This is an optimization exercise on Yosys and OpenROAD, whose aim is small area, not a production implementation. Function was checked by simulation only, so behaviour that the tests miss may differ from the original. Power and IR drop assume default switching activity.

**design/flow/design.v**
```verilog
module kisc_fb_validator (
    input  wire       clk,
    input  wire       clr,         
    input  wire       en,          
    input  wire [5:0] pos,
    input  wire [7:0] b,
    output wire       ok           
);
    reg lo, hi;
    always @* begin
        lo = 1'b0;
        hi = 1'b0;
        case (pos)
            6'd2,  6'd4,  6'd6,  6'd7,  6'd9,  6'd11, 6'd13, 6'd15,
            6'd21, 6'd22, 6'd23, 6'd24, 6'd26, 6'd28, 6'd29, 6'd31,
            6'd33, 6'd35, 6'd37, 6'd43, 6'd44, 6'd45, 6'd46, 6'd48,
            6'd50, 6'd52, 6'd53, 6'd54, 6'd55:                     lo = 1'b1;
            6'd3,  6'd5,  6'd8,  6'd10, 6'd12, 6'd14, 6'd16, 6'd25,
            6'd27, 6'd30, 6'd32, 6'd34, 6'd36, 6'd38, 6'd47, 6'd49,
            6'd51, 6'd56:                                          hi = 1'b1;
            default: ;
        endcase
    end
    reg [7:0] acc_lo, acc_hi;
    always @(posedge clk) begin
        if (clr) begin
            acc_lo <= 8'd0;
            acc_hi <= 8'd0;
        end else if (en) begin
            if (lo) acc_lo <= acc_lo ^ b;
            if (hi) acc_hi <= acc_hi ^ b;
        end
    end
    assign ok = ({acc_hi, acc_lo} == 16'hAAAA);
endmodule
module kisc_fb_framer (
    input  wire         clk,
    input  wire         rst,
    input  wire [15:0]  stall_limit,    
    input  wire         in_valid,
    input  wire [7:0]   in_byte,
    output reg          in_ready,
    output reg          out_valid,
    output wire [455:0] out_frame,
    output reg          err_valid,
    output reg  [2:0]   err_kind,
    output reg          err_corrupt,
    output reg          err_link_reset,
    output wire [2:0]   state
);
    localparam integer L = 57;
    localparam [2:0] SEEK = 3'd0;
    localparam [2:0] ACC  = 3'd1;
    localparam [2:0] VAL  = 3'd2;
    localparam [2:0] DLV  = 3'd3;
    localparam [2:0] REJ  = 3'd4;
    localparam [7:0] SENTINEL = 8'hAA;
    reg [2:0]   st;
    reg [439:0] s;                  
    reg [5:0]   cnt;                
    reg [5:0]   rq_len;             
    reg [15:0]  rem;                
    assign out_frame = {s, SENTINEL, SENTINEL};
    assign state     = st;
    wire       seek_or_acc = (st == SEEK) || (st == ACC);
    wire       rq_empty    = (rq_len == 6'd0);
    wire       rq_first    = (rq_len == 6'd56);     
    wire       replay      = seek_or_acc && !rq_empty;
    wire       take        = seek_or_acc && rq_empty && in_valid;
    wire       have        = replay || take;
    wire [7:0] b           = replay ? (rq_first ? SENTINEL : s[7:0]) : in_byte;
    wire       is_aa       = (b == SENTINEL);
    wire       rem_low     = (rem[15:1] == 15'd0);
    wire       stall       = (st == ACC) && !have && rem_low && rem[0];
    wire acc_clr = (st == SEEK) && have && is_aa && cnt[0];
    wire acc_en  = (st == ACC) && have;
    wire cs_ok;
    kisc_fb_validator u_val (
        .clk (clk),
        .clr (acc_clr),
        .en  (acc_en),
        .pos (cnt),
        .b   (b),
        .ok  (cs_ok)
    );
    always @* begin
        in_ready       = 1'b0;
        out_valid      = 1'b0;
        err_valid      = 1'b0;
        err_kind       = 3'd0;
        err_corrupt    = 1'b0;
        err_link_reset = 1'b0;
        if (!rst) begin
            in_ready = seek_or_acc && rq_empty;
            if (stall) begin
                err_valid = 1'b1;
                err_kind  = 3'd3;    
            end
            if (st == DLV)
                out_valid = 1'b1;
            if (st == REJ) begin
                err_valid   = 1'b1;
                err_kind    = 3'd2;  
                err_corrupt = 1'b1;
            end
        end
    end
    always @(posedge clk) begin
        if (have && !rq_first)
            s <= {b, s[439:8]};
    end
    always @(posedge clk) begin
        if (rst) begin
            st     <= SEEK;
            cnt    <= 6'd0;
            rq_len <= 6'd0;
            rem    <= 16'd0;
        end else begin
            if (replay)
                rq_len <= rq_len - 6'd1;
            case (st)
                SEEK: begin
                    if (have) begin
                        if (!is_aa)
                            cnt <= 6'd0;
                        else if (!cnt[0])
                            cnt <= 6'd1;
                        else begin
                            cnt <= 6'd2;
                            rem <= stall_limit;
                            st  <= ACC;
                        end
                    end
                end
                ACC: begin
                    if (have) begin
                        cnt <= cnt + 6'd1;
                        if (cnt == L - 1)
                            st <= VAL;
                    end else if (stall) begin
                        st  <= SEEK;
                        cnt <= 6'd0;
                    end
                    if (!rem_low)
                        rem <= rem - 16'd1;
                end
                VAL: begin
                    st <= cs_ok ? DLV : REJ;
                end
                DLV: begin
                    cnt <= 6'd0;
                    st  <= SEEK;
                end
                REJ: begin
                    rq_len <= 6'd56;
                    cnt    <= 6'd0;
                    st     <= SEEK;
                end
                default: begin
                    st <= SEEK;
                end
            endcase
        end
    end
endmodule
```
**design/flow/constraint.sdc**
```tcl
create_clock -name core_clock -period 10.0 [get_ports {clk}]
set_input_delay 2.0000 -clock core_clock [delete_from_list [all_inputs] [get_ports {clk}]]
set_output_delay 2.0000 -clock core_clock [all_outputs]
set_load 0.01 [all_outputs]
```
**design/flow/config.mk**
```make
export PLATFORM = sky130hd
export DESIGN_NAME = kisc_fb_framer
export DESIGN_NICKNAME = kisc_fb_framer
export VERILOG_FILES = /design/flow/design.v
export SDC_FILE = /design/flow/constraint.sdc
export NUM_CORES = 4
export LEC_CHECK = 0
export CAP_MARGIN = 20
export CORE_MARGIN = 2
export CORE_UTILIZATION = 40
export SLEW_MARGIN = 20
```
**design/flow/flow/run.sh**
```bash
#!/bin/bash
# The standard layout, with the port buffers made of the smallest buffer
# cell (every input and output port still gets its own buffer).
set -euo pipefail
bash standard.sh BUFFER_PORTS_ARGS="-buffer_cell sky130_fd_sc_hd__buf_1" finish > flow_make.log 2>&1
```
**design/flow/standard.sh**
```bash
#!/bin/bash
# synth_recipe.tcl (not shown) runs the flow's synth.tcl, then flattens the netlist and writes it again
# the make line also repeats each setting of config.mk as NAME=value (left out here)
make -C /OpenROAD-flow-scripts/flow DESIGN_CONFIG=/design/flow/config.mk WORK_HOME=/design/flow/orfs CLKGATE_MAP_FILE= SYNTH_SCRIPT=/design/flow/synth_recipe.tcl "${@:-finish}"
```
==> results.txt, run 1 <==
status=complete, no violations; power per standard cell area=383 nW/µm²; Final period util=51.2%; sw frac=34.6%; CP arrival=3.12 ns; Max-slew headroom=15.4%; synth unique cells=66; gr ovfl total=0; worst vdd ir=263 µV; Area after DPL=18900 µm²; final net count=1427; Layout Skew=0.0177 ns; Synth area leaders=edfxtp_1, dfxtp_1, a21oi_1, o21ai_0, nand2_1; drt initial violations=777; # setup viols final=0; DRC violations left=0; Reg area=14200 µm²; Die ar.=42900 µm²; port bufs=475; WL/cell=19.8 µm; Post CTS Setup Buffer Count=0; post-route design area=20300 µm²; post-synthesis simple-gate area fraction=5.81%; number of synthesized flops with an enable pin=440; Total Wirelength=38.7 mm; sequential share of power=54.8%; Mean Syn Cell Area=18.6 µm²; Critical Path Fanout Max=4; clock network power share=21.5%; Final Core Density=49.8%; critical path required time=8.00 ns; initial antenna violation count=0; via count=9732; Gate power share=23.7%; DR pass1 iterations=5; Worst-Margin Slew=1.27 ns; CTS root buf=clkbuf_16; Syn-to-layout area delta=22.9%; post-synthesis cell count=886; pre-CTS setup slack=4.89 ns; placeable core area=40700 µm²; share of layout cells above drive strength 1=6.59%; max-cap violations=0; clock latency (worst-skew pair)=0.58 ns; CP Class=input port to output port; site row count=74; fill count=3488; CP Capture Type=output port; Sw Pwr=0.00269 W; XOR/XNOR Fraction of Synth Area=0.318%; clk buf depth=3; static leakage=7.05 nW; max-slew violation count=0; routability cong.=0.835; sequential area share after synthesis=86.0%; multiplexer area fraction after synthesis=0.129%; Die X=207 µm; cell accounting for the most synthesized area=edfxtp_1; post-synthesis compound-gate area fraction=5.43%; largest net degree at the start of global routing=197; TritonCTS buffer count=49; H-tree levels=2; Placed Cells=1877; routed vias/inst=4.97; hold_buf cts=0; Final WS setup=4.88 ns; fin cells=1959; antenna diode count=0; Pint=0.00508 W; RSZ-0062 raised after global routing=no; first-pass GRT wire length=57.3 mm; main combinational cell family by area after synthesis=simple AND/OR/NAND/NOR gates; dominant cell by count in the synthesized netlist=edfxtp_1; adder-cell share of the synthesized area=0.303%; worst min path class=register to register; FMAX=195 MHz; vias in the first global route=9431; Worst Setup Start Kind=input port; Routed Antenna Nets=0; Mapped Area=16500 µm²; yosys warns=2; synthesized flop and latch total=489; clock slew at reported path FFs=0.06 ns; top_reg_cell synth=edfxtp_1; post-layout min period=5.12 ns; gr usage total=17.3%; CTS resizes=0; Final Hold Viols=0; CTS Sinks=489; Synth async-reset ratio=0%; Ports=494; Multi-input gate area=2060 µm²; die height=207 µm; dpl hpwl=26.8 mm; post-synth top area share=80.0%; CTS tree=yes; Starting Density=40.5%; Synth top cells by count=edfxtp_1, a21oi_1, dfxtp_1, nand2_1, o21ai_0
## through the flow
step | hold slack, ns | total power [W] | setup TNS [ns]
after floorplan | 0.453 | 0.00517 | -1323.57
after detailed placement | 0.429 | 0.00615 | 0
after global routing | 0.453 | 0.00815 | 0
after CTS | 0.442 | 0.00787 | 0
final | 0.441 | 0.00777 | 0
after global placement | 0.428 | 0.00612 | 0
## area by class of cell
class                   count  share of cell area (%)
repair buffers            482                    9.11
multi-input cells         351                    10.2
inverters                  23                   0.450
flip-flops and latches    489                    69.9
clock buffers              62                    6.41
clock inverters            20                   0.654
well taps                 532                    3.28
## critical path, stage by stage
cell and delay, ns:
buf_1 0.09, or2_2 0.29, nor2_2 0.20, nand3_1 0.18, nor3_1 0.18, buf_1 0.17
## cell families after synthesis
logic type / after synthesis
AOI/OAI and AO/OA: 142
adders and majority gates: 4
xor gates and xnor gates: 6
DFF: 489
and+or+nand+nor: 179
muxes: 2
buffers and inverters: 62
other: 2
## cells in the final DEF (no fill, tap or decap), types with 4 or more instances in the layout
cell,n
clkbuf_16,50
and3_1,6
dfxtp_1,49
buf_4,6
xnor2_1,4
or3_1,23
nor4bb_1,8
nor3_1,9
conb_1,18
a31o_2,4
nand3_1,11
clkinv_2,11
buf_1,475
or2_2,4
o21ai_0,44
nor2_1,33
o22ai_1,4
inv_1,21
nor4_1,7
nand4_1,7
clkinv_1,6
nand2b_1,4
edfxtp_1,440
a211oi_1,7
clkbuf_1,11
ha_1,4
nand2_1,49
a21oi_1,50
## worst paths after layout
check                end  startpoint  cells after the start  slack (ns)
max          err_kind[0]    in_valid                      6        4.88
min               s[351]      s[359]                      0        0.44
max reg2reg      rem[14]   rq_len[0]                     10        6.31
min reg2reg       s[351]      s[359]                      0        0.44
## power by group through the flow
stage,Clock [W],Sequential (W),Combinational (W)
after floorplan,0,0.00481,0.000367
after global placement,0,0.00425,0.00188
after detailed placement,0,0.00429,0.00186
after CTS,0.00172,0.00428,0.00187
after global routing,0.00180,0.00439,0.00197
final,0.00167,0.00426,0.00184
## state kept, by name, summed over array words and instances (netlist names)
signal        count
u_val.hi          1
u_val.acc_hi      8
st                3
rq_len            6
cnt               6
u_val.lo          1
u_val.acc_lo      8
s               440
rem              16
## routing by layer
metal	vias up	GRT usage, %	wire [µm]
met1	4776	23.2	16100
met5	-	0	0
met3	53	6.37	4080
li1	4409	-	-
met4	0	5.76	854
met2	494	26.1	17700
==> run 2: changes to the inputs <==
==> design/flow/run.sh (new file) <==
#!/bin/bash
# synth_recipe.tcl (not shown) runs the flow's synth.tcl, then flattens the netlist and writes it again
# the make line also repeats each setting of config.mk as NAME=value (left out here)
make -C /OpenROAD-flow-scripts/flow DESIGN_CONFIG=/design/flow/config.mk WORK_HOME=/design/flow/orfs CLKGATE_MAP_FILE= SYNTH_SCRIPT=/design/flow/synth_recipe.tcl finish
removed: design/flow/flow/run.sh
removed: design/flow/standard.sh
==> run 2 against run 1 <==
Net effect: power grew 18%; register-to-register slack gained 0.14 ns; utilization grew 7.8 points; synthesized cell count is the same; first-iteration DRC count shrank 13%; worst hold slack gained 0.00063 ns; clock skew grew 0.0081 ns; via count grew 0.23%; largest cell class unchanged; area after synthesis is the same; sequential power is essentially flat; still clean.
==> results.txt, run 2 <==
via count=9754; routed vias/inst=4.95; synth unique cells=66; worst vdd ir=254 µV; largest register by flop count=s; synthesized flop and latch total=489; CTS Sinks=489; Starting Density=40.5%; clock latency (worst-skew pair)=0.58 ns; clk buf depth=3; H-tree levels=2; fill count=3254; Die X=207 µm; Syn-to-layout area delta=42.3%; status=complete, no violations; Reg2Reg Launch Point=rq_len[0]; post-synth top area share=80.0%; gr ovfl total=0; drt initial violations=678; site row count=74; post-layout min period=5.87 ns; Hold Startpoint=s[423]; static leakage=8.44 nW; Routed Antenna Nets=0; Mapped Area=16500 µm²; Post CTS Setup Buffer Count=0; CP Capture Type=output port; Worst Setup Start Kind=input port; Synth async-reset ratio=0%; Worst-Margin Slew=1.10 ns; antenna diode count=0; Die ar.=42900 µm²; Max-slew headroom=26.9%; Total Wirelength=42.4 mm; share of layout cells above drive strength 1=7.31%; FMAX=170 MHz; commonest cells after routing, fill and taps aside=clkdlybuf4s50_1, edfxtp_1, clkbuf_16, a21oi_1; max-cap violations=0; top_reg_cell synth=edfxtp_1; final net count=1429; commonest non-fill, non-tap cell in the layout=clkdlybuf4s50_1; Synth area leaders=edfxtp_1, dfxtp_1, a21oi_1, o21ai_0, nand2_1; max-slew violation count=0; Synth top cells by count=edfxtp_1, a21oi_1, dfxtp_1, nand2_1, o21ai_0; Layout Skew=0.0258 ns; CP Class=input port to output port; port bufs=475; initial antenna violation count=0; RSZ-0062 raised after global routing=no; first-pass GRT wire length=61.8 mm; die height=207 µm; placeable core area=40700 µm²; yosys warns=2; cell accounting for the most synthesized area=edfxtp_1; Final Hold Viols=0; DRC violations left=0; TritonCTS buffer count=51; Final Core Density=57.6%; Critical Path Fanout Max=4; max FFs per register=440; largest net degree at the start of global routing=185; dominant cell by count in the synthesized netlist=edfxtp_1; vias in the first global route=9720; sequential area share after synthesis=86.0%; Final period util=58.7%; Mean Syn Cell Area=18.6 µm²; CTS tree=yes; power per standard cell area=390 nW/µm²; # setup viols final=0; CP arrival=3.87 ns; critical path required time=8.00 ns; biggest regs=s (440), rem (16); CTS resizes=0; clock slew at reported path FFs=0.06 ns; dpl hpwl=29.3 mm; DR pass1 iterations=4; Setup crit start=in_valid; number of synthesized flops with an enable pin=440; post-synthesis cell count=886; Reg area=14200 µm²; hold_buf cts=0; Ports=494; Setup TNS=0 ns; worst min path class=register to register; WL/cell=21.5 µm; Multi-input gate area=2060 µm²; CTS root buf=clkbuf_16; routability cong.=0.792; gr usage total=19.0%
## run 2: routing by layer
layer,part of all wire [%],routed length (µm),vias up,track usage (%)
li1,-,-,4419,-
met1,40,17000,4829,24.0
met2,45,19200,445,28.6
met3,12,5270,61,9.76
met4,2.1,874,0,5.71
met5,0,0,-,0
## run 2: power breakdown
part	switching [W]	internal [W]	total, W	leakage, nW
Combinational	0.00146	0.00161	0.00307	2.66
Clock	0.000772	0.00108	0.00185	0.805
Sequential	0.000560	0.00368	0.00424	4.97
## run 2: worst paths after layout
kind	cells after the start	slack, ns	end
max	6	4.13	err_valid
min	0	0.44	s[415]
max reg2reg	10	6.45	rem[14]
min reg2reg	0	0.44	s[415]
## run 2: kinds of logic (layout without fill, tap and decap cells)
kind of cell    count (synthesis)  in the layout  share of synthesized area [%]
flops                         489            489                           86.0
simple gates                  179            179                           5.81
compound gates                142            142                           5.43
buf+inv                        62            597                           1.98
xor+xnor                        6              6                          0.318
fa+ha+maj                       4              4                          0.303
other cells                     2             18                         0.0455
mux                             2              2                          0.129
## run 2: metrics by stage
stage                     hold slack (ns)  setup WS [ns]  instance area (µm²)  power [W]  std cells
after floorplan                     0.453          -3.01                16600    0.00517        902
after global routing                0.451           4.00                23500    0.00958       1969
final                               0.442           4.13                23500    0.00916       1969
after global placement              0.430           4.19                21800    0.00735       1877
after detailed placement            0.431           4.16                21800    0.00736       1877
after CTS                           0.442           4.13                23500    0.00929       1969
## run 2: cell type report
| type | instances | share of cell area, % |
|---|---|---|
| Clock inverter | 34 | 1.34 |
| Timing Repair Buffer | 482 | 20.6 |
| Clock buffer | 58 | 5.64 |
| Inverter | 23 | 0.389 |
| Multi-Input combinational cell | 351 | 8.78 |
| Tap cell | 532 | 2.83 |
| Sequential cell | 489 | 60.4 |
## run 2: worst max-delay path: stages
cell	delay [ns]
clkdlybuf4s50_1	0.42
or2_2	0.31
nor2_2	0.22
nand3_1	0.19
a21oi_1	0.18
clkdlybuf4s50_1	0.55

────

**YOUR OBJECTIVE:** Go through the material above and output exactly the lines from the one containing "## through the flow" through the one containing "after CTS | 0.442 | 0.00787 | 0".

**TASK OUTPUT:**
## through the flow
step | hold slack, ns | total power [W] | setup TNS [ns]
after floorplan | 0.453 | 0.00517 | -1323.57
after detailed placement | 0.429 | 0.00615 | 0
after global routing | 0.453 | 0.00815 | 0
after CTS | 0.442 | 0.00787 | 0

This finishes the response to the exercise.